Four lithotypes, vitrain, bright clarain, clarain, and fusain, were hand-picked from the core of the Pennsylvanian Springfield Coal Member (Petersburg Formation) in Illinois. These lithotypes were analyzed petrographically and for meso- and micropore characteristics, functional group distribution using FTIR techniques, and fluidity. High-pressure CO2 adsorption isotherm analyses of these lithotypes were performed and, subsequently, all samples were reanalyzed in order to investigate the effects of CO2. After the high-pressure adsorption isotherm analysis was conducted and the samples were reanalyzed, there was a decrease in BET surface area for vitrain from 31.5 m2/g in the original sample to 28.5 m2/g, as determined by low-pressure nitrogen adsorption.

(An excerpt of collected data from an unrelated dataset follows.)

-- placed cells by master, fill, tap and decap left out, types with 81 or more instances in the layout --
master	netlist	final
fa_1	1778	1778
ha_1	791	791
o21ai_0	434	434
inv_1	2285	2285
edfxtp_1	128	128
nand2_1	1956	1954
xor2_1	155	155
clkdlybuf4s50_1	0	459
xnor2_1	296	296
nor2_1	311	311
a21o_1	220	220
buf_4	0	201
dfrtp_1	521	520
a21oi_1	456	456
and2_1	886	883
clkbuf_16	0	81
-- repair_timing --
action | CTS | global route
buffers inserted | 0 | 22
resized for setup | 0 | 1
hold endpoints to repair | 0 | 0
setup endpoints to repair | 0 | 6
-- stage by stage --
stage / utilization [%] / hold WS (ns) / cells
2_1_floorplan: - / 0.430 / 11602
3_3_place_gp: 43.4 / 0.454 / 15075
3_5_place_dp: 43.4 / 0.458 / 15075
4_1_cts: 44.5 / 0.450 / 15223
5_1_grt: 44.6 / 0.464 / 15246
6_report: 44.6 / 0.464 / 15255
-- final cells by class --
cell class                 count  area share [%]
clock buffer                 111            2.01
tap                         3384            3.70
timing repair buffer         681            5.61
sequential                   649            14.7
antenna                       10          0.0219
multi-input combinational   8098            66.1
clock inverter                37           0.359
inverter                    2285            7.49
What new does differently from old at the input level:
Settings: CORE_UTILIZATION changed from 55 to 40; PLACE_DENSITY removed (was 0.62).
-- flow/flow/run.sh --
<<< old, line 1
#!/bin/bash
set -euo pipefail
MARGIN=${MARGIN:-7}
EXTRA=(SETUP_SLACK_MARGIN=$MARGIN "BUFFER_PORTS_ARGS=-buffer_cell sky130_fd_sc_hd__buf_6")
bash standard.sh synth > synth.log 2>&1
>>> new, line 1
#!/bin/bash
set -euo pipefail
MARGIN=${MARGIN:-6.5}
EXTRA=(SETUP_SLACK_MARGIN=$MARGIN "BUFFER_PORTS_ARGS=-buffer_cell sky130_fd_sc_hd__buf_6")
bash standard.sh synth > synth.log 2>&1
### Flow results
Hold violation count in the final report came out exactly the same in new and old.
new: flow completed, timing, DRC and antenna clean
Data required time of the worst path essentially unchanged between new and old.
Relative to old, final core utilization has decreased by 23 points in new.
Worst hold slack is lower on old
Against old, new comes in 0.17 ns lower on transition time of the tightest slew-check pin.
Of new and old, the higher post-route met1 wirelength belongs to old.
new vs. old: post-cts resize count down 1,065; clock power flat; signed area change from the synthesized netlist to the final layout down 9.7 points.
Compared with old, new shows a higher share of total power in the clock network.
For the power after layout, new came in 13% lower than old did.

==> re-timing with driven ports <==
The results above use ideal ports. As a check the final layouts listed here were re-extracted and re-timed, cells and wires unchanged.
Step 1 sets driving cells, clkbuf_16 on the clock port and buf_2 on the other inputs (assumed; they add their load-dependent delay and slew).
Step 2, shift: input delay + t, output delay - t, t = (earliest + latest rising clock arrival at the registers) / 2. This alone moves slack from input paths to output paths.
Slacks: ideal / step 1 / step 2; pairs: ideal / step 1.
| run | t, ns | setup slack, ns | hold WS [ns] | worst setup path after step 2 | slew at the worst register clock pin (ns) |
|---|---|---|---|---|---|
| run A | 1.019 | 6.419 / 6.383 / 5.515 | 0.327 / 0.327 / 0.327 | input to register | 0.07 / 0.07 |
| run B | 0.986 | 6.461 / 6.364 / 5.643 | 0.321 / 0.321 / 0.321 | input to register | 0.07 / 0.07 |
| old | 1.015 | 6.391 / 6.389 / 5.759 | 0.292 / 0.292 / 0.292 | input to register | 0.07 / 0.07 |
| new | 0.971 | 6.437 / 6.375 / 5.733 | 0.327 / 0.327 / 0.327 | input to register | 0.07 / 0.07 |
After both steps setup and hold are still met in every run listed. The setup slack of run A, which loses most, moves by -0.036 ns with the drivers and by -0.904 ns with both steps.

Bright clarain and clarain recorded a minimal decrease in BET surface area, whereas for fusain there was an increase from 6.6 m2/g to 7.9 m2/g. Using low-pressure CO2 adsorption techniques, a small decrease in the quantity of the adsorbed CO2 is recorded for vitrain and bright clarain, no difference is observed for clarain, and there is an increase in the quantity of the adsorbed CO2 for fusain. Comparison of the FTIR spectra before and after CO2 injection for all lithotypes showed no differences with respect to functional group distribution, testifying against chemical nature of CO2 adsorption. Gieseler plastometry shows that: 1) softening temperature is higher for the post-CO2 sample (389.5 °C vs. 386 °C); 2) solidification temperature is lower for the post-CO2 sample (443.5 °C vs. 451 °C); and 3) the maximum fluidity is significantly lower for the post-CO2 sample (4 ddpm vs. 14 ddpm).